Trails of dust following solid ejected debris. Concrete breaking up mid-fall from no applied force? Concrete/steel on fire, smoking as it falls?
Hydrocarbon material burning as it falls, producing thick white smoke with no visible flame? Sublimation? Is there any relation to
this?
And remember all the microscopic particles of steel and aluminum and iron, or whatever the metals were, found in high amounts in the air at Ground
Zero? How does that come to be? Thermite is one possibility.
Ground Zero civilian medic and corporate
whistleblower Indira Singh reports ulceric sores, hair loss, cancer in clean-up crews at GZ:
BF: At one point, I noticed that you testified as to your physical symptoms and how this had affected your health. What did happen to you,
just on a physical level?
IS: It’s an interesting question because I was in excellent physical condition for my age and gender and I was training for an 8,000m
mountain climb, so aerobically I knew I could be up at 19 – 20,000 feet, no oxygen, doing a fair amount of aerobic activity… what happened to me
is—what happened to all of us basically, and it doesn’t sound very nice, but this is what happened—we had sores—some Firefighters I know
still have these horrific sores all over their body, our hair fell out, eye infections, shortness of breath, Adult-onset Asthma, chronic coughs,
tiredness, extreme fatigue, cardiac symptoms, heart palpitations where you never had any before, irritability, a lot of symptoms that were consistent
with neurotoxic poisoning, those were just the physical symptoms, and in some cases people reported that their hair fell out and even their dental
work fell out.
And to me they were consistent with signs of radiation poisoning. However, the toxic cocktail that had been burning there… I think a California
group went in and analyzed and pretty much came up with the determination that there were about 900 contaminants, 200 different kinds of dioxins, we
had the particulate matter the asbestos, the concrete, they had said that particles were ground so fine that they were the smallest particles ever
produced in history. And they blew past all our barriers and got lodged right in our lungs and most of us who were exposed to that are suffering from
something called reactive airway disease syndrome, which is something that the coalminers get.
LaBTop has posted before on geiger counters apparently being disallowed for two or three days after the collapses at Ground Zero, with emphasis on the
fact that radiation levels die down rapidly. High-efficiency bombs would also leave behind less critical mass to provide radiation; only certain kinds
of radiation would likely escape the building structure anyway with any smaller bomb: alpha radiation, for example, can hardly penetrate your clothes.
The bombs dropped on Japan made use of ~1% of their critical masses, throwing the rest of the kilograms of pure uranium/plutonium all over the bombed
region, accounting for much radioactivity no doubt. Again, those were dirty, primitive bombs. What
hasn't advanced by leaps and bounds in the
past 60 years, through the Cold War and all, at least in terms of military technology?

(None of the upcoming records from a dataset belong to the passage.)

===== config.mk =====
export PLATFORM = sky130hd
export DESIGN_NAME = eir_ext_irq
export DESIGN_NICKNAME = d
export VERILOG_FILES = /design/src/design/eir_pkg.sv /design/src/design/eir_edge_if.sv /design/src/design/eir_ext_irq.sv /design/src/design/eir_edge_det.sv
export SDC_FILE = /design/constraint.sdc
export NUM_CORES = 1
export LEC_CHECK = 0
export BUFFER_PORTS_ARGS = -buffer_cell sky130_fd_sc_hd__buf_2
export CAP_MARGIN = 0
export CORE_MARGIN = 8
export CORE_UTILIZATION = 55
export DETAILED_ROUTE_END_ITERATION = 7
export PLACE_DENSITY = 0.92
export SETUP_SLACK_MARGIN = 0.05
export SYNTH_ARGS = -nofsm -noshare
export SYNTH_HDL_FRONTEND = slang
export SYNTH_SLANG_ARGS = --single-unit

===== constraint.sdc =====
create_clock -name clk_in -period 3.43 [get_ports clk_in]
set_clock_uncertainty 0.1 [all_clocks]
set_input_delay 0.1715 -clock clk_in [delete_from_list [all_inputs] [get_ports clk_in]]
set_output_delay 0.1715 -clock clk_in [all_outputs]
set_load 0.02 [all_outputs]

===== src/design/eir_pkg.sv =====
package eir_pkg;

  // ----------------------------------------
  // register addresses in the sfr space
  // ----------------------------------------
  localparam logic [7:0] ADDR_CONTROL = 8'hD8;
  localparam logic [7:0] ADDR_ENABLE = 8'hE8;
  localparam logic [7:0] ADDR_PRIORITY = 8'hF8;

  // ----------------------------------------
  // control register fields
  // ----------------------------------------
  localparam int CTL_DOUBLER = 7;
  localparam int CTL_ONE = 6;
  localparam int CTL_WAKE_EN = 5;
  localparam int CTL_WAKE_FLAG = 4;
  localparam int CTL_SIX_FLAG = 3;

  // ----------------------------------------
  // source slots, lower slot wins a tie
  // ----------------------------------------
  localparam int NSRC = 5;
  localparam int SRC_USB = 0;
  localparam int SRC_TWOWIRE = 1;
  localparam int SRC_FOUR = 2;
  localparam int SRC_FIVE = 3;
  localparam int SRC_SIX = 4;

  // reserved upper bits of enable and priority, reserved low bits of control
  localparam logic [2:0] RSVD_HIGH = 3'h7;
  localparam logic [2:0] RSVD_LOW = 3'h0;

  // ----------------------------------------
  // values after reset
  // ----------------------------------------
  localparam logic [NSRC-1:0] RST_ENABLE = 5'h00;
  localparam logic [NSRC-1:0] RST_PRIORITY = 5'h00;
  localparam logic RST_BIT = 1'b0;
  localparam logic [7:0] RST_RDATA = 8'h00;

  // ----------------------------------------
  // edge detector lanes
  // ----------------------------------------
  localparam int NEDGE = 5;
  localparam int EDG_WAKE = 0;
  localparam int EDG_WAKE2 = 1;
  localparam int EDG_SIX = 2;
  localparam int EDG_FOUR = 3;
  localparam int EDG_FIVE = 4;

  // selected source code
  typedef enum logic [2:0] {
    EIR_SEL_USB = 3'h0,
    EIR_SEL_TWOWIRE = 3'h1,
    EIR_SEL_FOUR = 3'h2,
    EIR_SEL_FIVE = 3'h3,
    EIR_SEL_SIX = 3'h4,
    EIR_SEL_WAKE = 3'h5,
    EIR_SEL_NONE = 3'h7
  } eir_sel_t;

  // assigned level of the selected request
  typedef enum logic [1:0] {
    EIR_LVL_LOW = 2'h0,
    EIR_LVL_HIGH = 2'h1,
    EIR_LVL_TOP = 2'h2
  } eir_lvl_t;

endpackage : eir_pkg


===== src/design/eir_edge_if.sv =====
`timescale 1ns/1ps
interface eir_edge_if #(
  parameter int N = 5
);
  logic [N-1:0] level;
  logic [N-1:0] rise;

  modport src (output level, input rise);
  modport det (input level, output rise);
endinterface : eir_edge_if


===== src/design/eir_ext_irq.sv =====
`timescale 1ns/1ps
module eir_ext_irq (
  input wire logic clk_in,
  input wire logic rst_n_in,
  input wire logic ce_in,
  // sfr access from the cpu
  input wire logic [7:0] sfr_addr_in,
  input wire logic [7:0] sfr_wdata_in,
  input wire logic sfr_wr_in,
  input wire logic sfr_rd_in,
  output logic [7:0] sfr_rdata_out,
  // pins and internal events
  input wire logic wake_pin_in,
  input wire logic second_wake_pin_in,
  input wire logic usb_resume_in,
  input wire logic ext_six_pin_in,
  input wire logic ext_four_pin_in,
  input wire logic ext_five_pin_n_in,
  input wire logic waveform_engine_irq_in,
  // flags held in the base flag register
  input wire logic usb_irq_flag_in,
  input wire logic twowire_irq_flag_in,
  input wire logic ext_four_request_in,
  input wire logic ext_five_request_in,
  input wire logic global_enable_in,
  // set pulses toward the base flag register
  output logic ext_four_set_out,
  output logic ext_five_set_out,
  // to serial port 1 and the cpu sequencer
  output logic serial1_baud_doubler_out,
  output logic [5:0] pending_out,
  output logic irq_req_out,
  output logic [2:0] irq_src_out,
  output logic [1:0] irq_level_out
);

  // ----------------------------------------
  // helpers
  // ----------------------------------------
  // lowest set slot is the highest natural
  // priority; returns none when vec is empty
  function automatic eir_pkg::eir_sel_t
      first_slot(input logic [eir_pkg::NSRC-1:0] vec);
    eir_pkg::eir_sel_t sel;
    sel = eir_pkg::EIR_SEL_NONE;
    for (int i = eir_pkg::NSRC - 1; i >= 0; i--) begin
      if (vec[i]) begin
        sel = eir_pkg::eir_sel_t'(3'(i));
      end
    end
    return sel;
  endfunction : first_slot

  // ----------------------------------------
  // state
  // ----------------------------------------
  logic serial1_baud_doubler;
  logic wake_irq_enable;
  logic wake_flag;
  logic ext_six_flag;
  logic [eir_pkg::NSRC-1:0] ext_irq_enable;
  logic [eir_pkg::NSRC-1:0] ext_irq_priority;
  logic fifo_prev;

  // ----------------------------------------
  // decode
  // ----------------------------------------
  logic wr_control;
  logic wr_enable;
  logic wr_priority;

  // a write is only taken while clocks run
  assign wr_control = ce_in && sfr_wr_in &&
                      (sfr_addr_in == eir_pkg::ADDR_CONTROL);
  assign wr_enable = ce_in && sfr_wr_in &&
                     (sfr_addr_in == eir_pkg::ADDR_ENABLE);
  assign wr_priority = ce_in && sfr_wr_in &&
                       (sfr_addr_in == eir_pkg::ADDR_PRIORITY);

  // ----------------------------------------
  // pin edge detection
  // ----------------------------------------
  eir_edge_if #(.N(eir_pkg::NEDGE)) edges ();

  // pin five is active low, so it enters
  // inverted and every lane looks for a rise
  always_comb begin
    edges.level = '0;
    edges.level[eir_pkg::EDG_WAKE] = wake_pin_in;
    edges.level[eir_pkg::EDG_WAKE2] = second_wake_pin_in;
    edges.level[eir_pkg::EDG_SIX] = ext_six_pin_in;
    edges.level[eir_pkg::EDG_FOUR] = ext_four_pin_in;
    edges.level[eir_pkg::EDG_FIVE] = ~ext_five_pin_n_in;
  end

  eir_edge_det u_edge (
    .clk_in(clk_in),
    .rst_n_in(rst_n_in),
    .ce_in(ce_in),
    .edges(edges)
  );

  logic wake_event;
  logic six_event;
  logic four_event;
  logic five_event;
  logic fifo_event;

  // fifo source is a level; only its rise
  // counts, as the shared slot is edge-only
  assign fifo_event = waveform_engine_irq_in & ~fifo_prev;
  assign wake_event = edges.rise[eir_pkg::EDG_WAKE] |
                      edges.rise[eir_pkg::EDG_WAKE2] |
                      usb_resume_in;
  assign six_event = edges.rise[eir_pkg::EDG_SIX];
  assign four_event = edges.rise[eir_pkg::EDG_FOUR] | fifo_event;
  assign five_event = edges.rise[eir_pkg::EDG_FIVE];

  // fifo source history
  always_ff @(posedge clk_in) begin
    if (!rst_n_in) begin
      fifo_prev <= 1'b0;
    end else if (ce_in) begin
      fifo_prev <= waveform_engine_irq_in;
    end
  end

  // ----------------------------------------
  // set pulses for flags four and five
  // ----------------------------------------
  // those flags live in the base register;
  // this block only reports the edges
  always_ff @(posedge clk_in) begin
    if (!rst_n_in) begin
      ext_four_set_out <= eir_pkg::RST_BIT;
      ext_five_set_out <= eir_pkg::RST_BIT;
    end else if (ce_in) begin
      ext_four_set_out <= four_event;
      ext_five_set_out <= five_event;
    end
  end

  // ----------------------------------------
  // control register, plain bits
  // ----------------------------------------
  always_ff @(posedge clk_in) begin
    if (!rst_n_in) begin
      serial1_baud_doubler <= eir_pkg::RST_BIT;
      wake_irq_enable <= eir_pkg::RST_BIT;
    end else if (wr_control) begin
      serial1_baud_doubler <= sfr_wdata_in[eir_pkg::CTL_DOUBLER];
      wake_irq_enable <= sfr_wdata_in[eir_pkg::CTL_WAKE_EN];
    end
  end

  // ----------------------------------------
  // wake flag
  // ----------------------------------------
  // hardware set wins over a write of zero
  // in the same cycle, so no wake is lost
  always_ff @(posedge clk_in) begin
    if (!rst_n_in) begin
      wake_flag <= eir_pkg::RST_BIT;
    end else if (ce_in) begin
      if (wake_event) begin
        wake_flag <= 1'b1;
      end else if (wr_control) begin
        wake_flag <= sfr_wdata_in[eir_pkg::CTL_WAKE_FLAG];
      end
    end
  end

  // ----------------------------------------
  // external six flag
  // ----------------------------------------
  // sticky until software writes zero
  always_ff @(posedge clk_in) begin
    if (!rst_n_in) begin
      ext_six_flag <= eir_pkg::RST_BIT;
    end else if (ce_in) begin
      if (six_event) begin
        ext_six_flag <= 1'b1;
      end else if (wr_control) begin
        ext_six_flag <= sfr_wdata_in[eir_pkg::CTL_SIX_FLAG];
      end
    end
  end

  // ----------------------------------------
  // enable and priority registers
  // ----------------------------------------
  // upper three bits are not stored
  always_ff @(posedge clk_in) begin
    if (!rst_n_in) begin
      ext_irq_enable <= eir_pkg::RST_ENABLE;
    end else if (wr_enable) begin
      ext_irq_enable <= sfr_wdata_in[eir_pkg::NSRC-1:0];
    end
  end

  always_ff @(posedge clk_in) begin
    if (!rst_n_in) begin
      ext_irq_priority <= eir_pkg::RST_PRIORITY;
    end else if (wr_priority) begin
      ext_irq_priority <= sfr_wdata_in[eir_pkg::NSRC-1:0];
    end
  end

  // ----------------------------------------
  // read data
  // ----------------------------------------
  logic [7:0] next_rdata;

  // reserved fields are constants, never
  // storage, so they cannot be disturbed
  always_comb begin
    next_rdata = eir_pkg::RST_RDATA;
    unique case (sfr_addr_in)
      eir_pkg::ADDR_CONTROL: begin
        next_rdata[eir_pkg::CTL_DOUBLER] = serial1_baud_doubler;
        next_rdata[eir_pkg::CTL_ONE] = 1'b1;
        next_rdata[eir_pkg::CTL_WAKE_EN] = wake_irq_enable;
        next_rdata[eir_pkg::CTL_WAKE_FLAG] = wake_flag;
        next_rdata[eir_pkg::CTL_SIX_FLAG] = ext_six_flag;
        next_rdata[2:0] = eir_pkg::RSVD_LOW;
      end
      eir_pkg::ADDR_ENABLE: begin
        next_rdata = {eir_pkg::RSVD_HIGH, ext_irq_enable};
      end
      eir_pkg::ADDR_PRIORITY: begin
        next_rdata = {eir_pkg::RSVD_HIGH, ext_irq_priority};
      end
      default: begin
        next_rdata = eir_pkg::RST_RDATA;
      end
    endcase
  end

  // data stands until the next read strobe
  always_ff @(posedge clk_in) begin
    if (!rst_n_in) begin
      sfr_rdata_out <= eir_pkg::RST_RDATA;
    end else if (ce_in && sfr_rd_in) begin
      sfr_rdata_out <= next_rdata;
    end
  end

  // ----------------------------------------
  // serial port 1 rate
  // ----------------------------------------
  always_ff @(posedge clk_in) begin
    if (!rst_n_in) begin
      serial1_baud_doubler_out <= eir_pkg::RST_BIT;
    end else if (ce_in) begin
      serial1_baud_doubler_out <= serial1_baud_doubler;
    end
  end

  // ----------------------------------------
  // pending requests
  // ----------------------------------------
  logic [eir_pkg::NSRC-1:0] raw;
  logic [eir_pkg::NSRC-1:0] pend;
  logic wake_pend;

  // the flag is a level, so a flag left set
  // at return keeps the request up
  always_comb begin
    raw = '0;
    raw[eir_pkg::SRC_USB] = usb_irq_flag_in;
    raw[eir_pkg::SRC_TWOWIRE] = twowire_irq_flag_in;
    raw[eir_pkg::SRC_FOUR] = ext_four_request_in;
    raw[eir_pkg::SRC_FIVE] = ext_five_request_in;
    raw[eir_pkg::SRC_SIX] = ext_six_flag;
  end

  // per-source gate, then the global gate
  // bit 0 usb, 1 two-wire, 2 four, 3 five,
  // 4 six: one mask serves all five
  assign pend = raw & ext_irq_enable &
                {eir_pkg::NSRC{global_enable_in}};

  // wake ignores the global enable
  assign wake_pend = wake_flag & wake_irq_enable;

  // ----------------------------------------
  // arbitration
  // ----------------------------------------
  logic [eir_pkg::NSRC-1:0] pend_high;
  logic [eir_pkg::NSRC-1:0] pend_low;
  eir_pkg::eir_sel_t next_src;
  eir_pkg::eir_lvl_t next_level;

  // priority bit 1 puts a source high
  assign pend_high = pend & ext_irq_priority;
  assign pend_low = pend & ~ext_irq_priority;

  // assigned level first, natural slot second;
  // wake always stands above both levels
  always_comb begin
    next_src = eir_pkg::EIR_SEL_NONE;
    next_level = eir_pkg::EIR_LVL_LOW;
    if (wake_pend) begin
      next_src = eir_pkg::EIR_SEL_WAKE;
      next_level = eir_pkg::EIR_LVL_TOP;
    end else if (|pend_high) begin
      next_src = first_slot(pend_high);
      next_level = eir_pkg::EIR_LVL_HIGH;
    end else if (|pend_low) begin
      next_src = first_slot(pend_low);
      next_level = eir_pkg::EIR_LVL_LOW;
    end
  end

  // ----------------------------------------
  // request outputs
  // ----------------------------------------
  // one cycle behind the flags; the cpu
  // samples per instruction, far slower
  always_ff @(posedge clk_in) begin
    if (!rst_n_in) begin
      pending_out <= '0;
      irq_req_out <= 1'b0;
      irq_src_out <= eir_pkg::EIR_SEL_NONE;
      irq_level_out <= eir_pkg::EIR_LVL_LOW;
    end else if (ce_in) begin
      pending_out <= {wake_pend, pend};
      irq_req_out <= wake_pend | (|pend);
      irq_src_out <= next_src;
      irq_level_out <= next_level;
    end
  end

endmodule : eir_ext_irq


===== src/design/eir_edge_det.sv =====
`timescale 1ns/1ps
module eir_edge_det (
  input wire logic clk_in,
  input wire logic rst_n_in,
  input wire logic ce_in,
  eir_edge_if.det edges
);

  // lane count follows the package, as the interface is sized from it
  localparam int N = eir_pkg::NEDGE;

  logic [N-1:0] prev;
  logic primed;

  // ----------------------------------------
  // previous sample per lane
  // ----------------------------------------
  // the first sample after reset only loads
  // prev, so a pin already high at release
  // does not look like a fresh edge
  always_ff @(posedge clk_in) begin
    if (!rst_n_in) begin
      prev <= '0;
      primed <= 1'b0;
    end else if (ce_in) begin
      prev <= edges.level;
      primed <= 1'b1;
    end
  end

  // ----------------------------------------
  // inactive-to-active detection
  // ----------------------------------------
  always_comb begin
    edges.rise = primed ? (edges.level & ~prev) : '0;
  end

endmodule : eir_edge_det


==> results.toml <==
[status]
outcome = "finished clean"

[finish]
fin_cells = 326
final_area_um2 = 2420
area_delta_synth_final_pct = 22.2
fillers = 281
fin_nets = 312
drive_gt1_share_pct = 23.9
diodes = 0

[critical_path]
critPathLaunchType = "input port"
end_kind = "flip-flop"
required_ns = 3.58
rrSetupSlack_ns = 1.76
critPathMaxFanout = 35
critical_path.cell_chain = "dlygate4sd3_1 -> buf_2 -> clkinv_1 -> a211oi_1"
arrival_ns = 2.10
slowest_delay_ns = 0.74
cp_slowest_cell = "clkinv_1"
crit_type = "input port to flip-flop"

[power_and_ir_drop]
p_leak_nw = 1.06
power.total_uw = 834
powerDensity_nw_per_um2 = 345
ir_drop_v = 0.000207

[grt]
grt_overflow_total = 0
grt_pass1_wl_um = 8260
grt_use_total_pct = 16.7
grt_max_degree = 36
grt_pass1_vias = 1892
grt_antenna_before_repair = 0

[clock_network]
clk_pin_slew_worst_paths_ns = 0.11
numCtsBuffers = 5
insertion_delay_ns = 0.35
htreeDepth = 2
post_cts_buffers = 0
cts_tree = "done"
cts_sinks = 43
cts_root_buf = "clkbuf_4"
clk_path_buf_depth = 2

[route]
viasPerCell = 5.52
dr.pass1.iters = 5
drt-initial-drc-count = 135
drcViolationCount = 0
via_count = 1799
wl_per_cell_um = 14.5
ant_nets = 0
drt_wl_total_um = 4710

[synth]
syn_inst = 219
synth_edf_count = 0
synth-seq-cells = 43
yosysWarnings = 0
ys_async_sr_fraction_pct = 0
yosys.area.top_type = "dfxtp_1"
synth_top_area_share_pct = 43.5
netlist_area_um2 = 1980
avgSynthCellArea_um2 = 9.04
syn-num-nets = 252
synth_flop_cell = "dfxtp_1"
yosys.cell_types.count = 45
seq_area_frac_synth_pct = 43.5
synthTopCellsByArea = "dfxtp_1, mux2i_1, nor2_1"

[run]
maxCapViolCount = 0

[timing]
max_clock_freq_mhz = 515
tns_ns = 0
relSlewSlack_pct = 38.6
report.final.hold_viol_count = 0
fin_crit_ns = 1.94
setup_viol = 0
tightest_slew_ns = 0.915
min_period_over_period_pct = 56.6
rsz0062_at_grt = "false"
drv_slew = 0

[floorplan]
pin_count = 56
core_um2 = 3390
die_y_um = 76.0
fp.dieW_um = 76.0
die_area_um2 = 5770
initial_core_util_pct = 58.4
rows = 21

[placed_design]
place_area_um2 = 2250
dp_cells = 306
gp_congestion = 0.857
hpwlAfterDp_um = 3480
io_buffers = 54

[min_path]
min_path_type = "input port to flip-flop"
-- cell families (layout without fill, tap and decap cells) --
group                  after synthesis  in the layout  synth area share, %
AOI/OAI and AO/OA                   38             38                 12.8
buffers and inverters               19             80                 4.11
and+or+nand+nor                     93             93                 26.3
muxes                               26             26                 13.3
DFF                                 43             43                 43.5
-- path summary, 6_finish.rpt --
check	startpoint	endpoint	depth (start not counted)
min	wake_pin_in	u_edge.prev[0]	3
min reg2reg	sfr_rdata_out[5]	sfr_rdata_out[5]	2
max	rst_n_in	u_edge.prev[4]	4
max reg2reg	ext_irq_priority[2]	irq_src_out[1]	4
-- cells in the final DEF (no fill, tap or decap), types with 2 or more instances in the layout --
master	instances
o21ai_0	4
or3_1	3
mux2i_1	24
and2_1	5
a31oi_1	2
dlygate4sd3_1	12
nand2_1	15
nand2b_1	7
clkbuf_1	2
and4_1	2
nor2b_1	2
nand3_1	6
buf_2	54
dfxtp_1	43
nor2_1	28
nor4_1	2
nand4b_1	2
and4b_1	3
o22ai_1	4
a2bb2oi_1	2
a21boi_0	2
nand4_1	9
o2111ai_1	2
a21oi_1	12
a22oi_1	2
mux2_2	2
inv_1	5
clkbuf_4	5
o21bai_1	2
-- per-stage QoR --
step	hold slack [ns]	utilization, %	setup slack [ns]
floorplan	0.171	-	1.85
global placement	0.269	66.3	1.44
detailed placement	0.284	66.3	1.37
CTS	0.00560	71.4	1.48
global route	0.0162	71.4	1.30
finish	0.00247	71.4	1.49
-- routing by layer --
layer / vias to the layer above / wire (um) / global-route usage, %
met1: 831 / 2120 / 18.9
met4: 0 / 74 / 8.24
li1: 911 / - / -
met5: - / 0 / 0
met3: 7 / 318 / 6.13
met2: 50 / 2200 / 27.1
-- Yosys cell counts (all sizes together), types with 2 or more instances --
cell and number:
inv 5, and4b 4, nor3 2, o22ai 4, nand3 6, o21bai 2, buf 8, nor4 2
o2111ai 2, nand4b 2, a21oi 12, a211oi 2, nand4 9, a22oi 2, nor2 28, o21ai 4
clkbuf 5, mux2i 24, nor2b 2, nand2b 7, or3 3, and4 2, a2bb2oi 2, a21boi 2
a31oi 2, dfxtp 43, mux2 2, and2 5, nand2 15
-- critical path, delay by kind of cell --
family | cells | cell delay [ns]
AO/OA/AOI/OAI | 1 | 0.47
buffers and inverters | 3 | 1.45
-- state kept, by name, indices dropped and copies added, names as in the netlist --
signal / cells
ext_five_set_out: 1
ext_four_set_out: 1
ext_irq_enable: 5
ext_irq_priority: 5
ext_six_flag: 1
fifo_prev: 1
irq_level_out: 1
irq_req_out: 1
irq_src_out: 3
pending_out: 6
serial1_baud_doubler: 1
serial1_baud_doubler_out: 1
sfr_rdata_out: 8
u_edge.prev: 5
u_edge.primed: 1
wake_flag: 1
wake_irq_enable: 1
-- area by class of cell --
| class | count | area, um2 | area share (%) |
|---|---|---|---|
| multi-input combinational | 157 | 1040 | 42.9 |
| clock inverter | 1 | 5.00 | 0.207 |
| sequential | 43 | 861 | 35.6 |
| tap | 46 | 57.6 | 2.38 |
| inverter | 6 | 22.5 | 0.931 |
| clock buffer | 7 | 45.0 | 1.86 |
| timing repair buffer | 66 | 390 | 16.1 |
-- repair_timing --
| action | in CTS | in global routing |
|---|---|---|
| hold buffers | 12 | 0 |
| gates resized for setup | 0 | 0 |
| hold endpoints to repair | 16 | 0 |
-- power by group --
group	switching, mW	leakage, nW	internal [mW]
Sequential	0.00552	0.349	0.508
Combinational	0.0470	0.684	0.0410
Clock	0.152	0.0293	0.0800
(Power assumes the default switching activity.)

I've also read of (from some military vet on the OKC bombing, but don't have the sources or any technical jargon ready) the property of nuclear
detonations to utter destroy concrete, whether it is something to do with the lower density of the material itself or what, I don't know,
but this
could explain why the concrete was all microscopic dust while seel and even paper was left intact; it wasn't brute force that destroyed
the concrete and left so much paper intact, was it? In some "terrorist" blasts in the Mid-East,
you'll see concrete blown into the same
microscopic dust seen at Ground Zero, with the rebar left behind perfectly intact!
These are just things from my current understanding of the situation and nuke detonations. Certainly not all questions are answered and a discussion
would be nice, but maybe there are a few things we can actually consider while we're at it.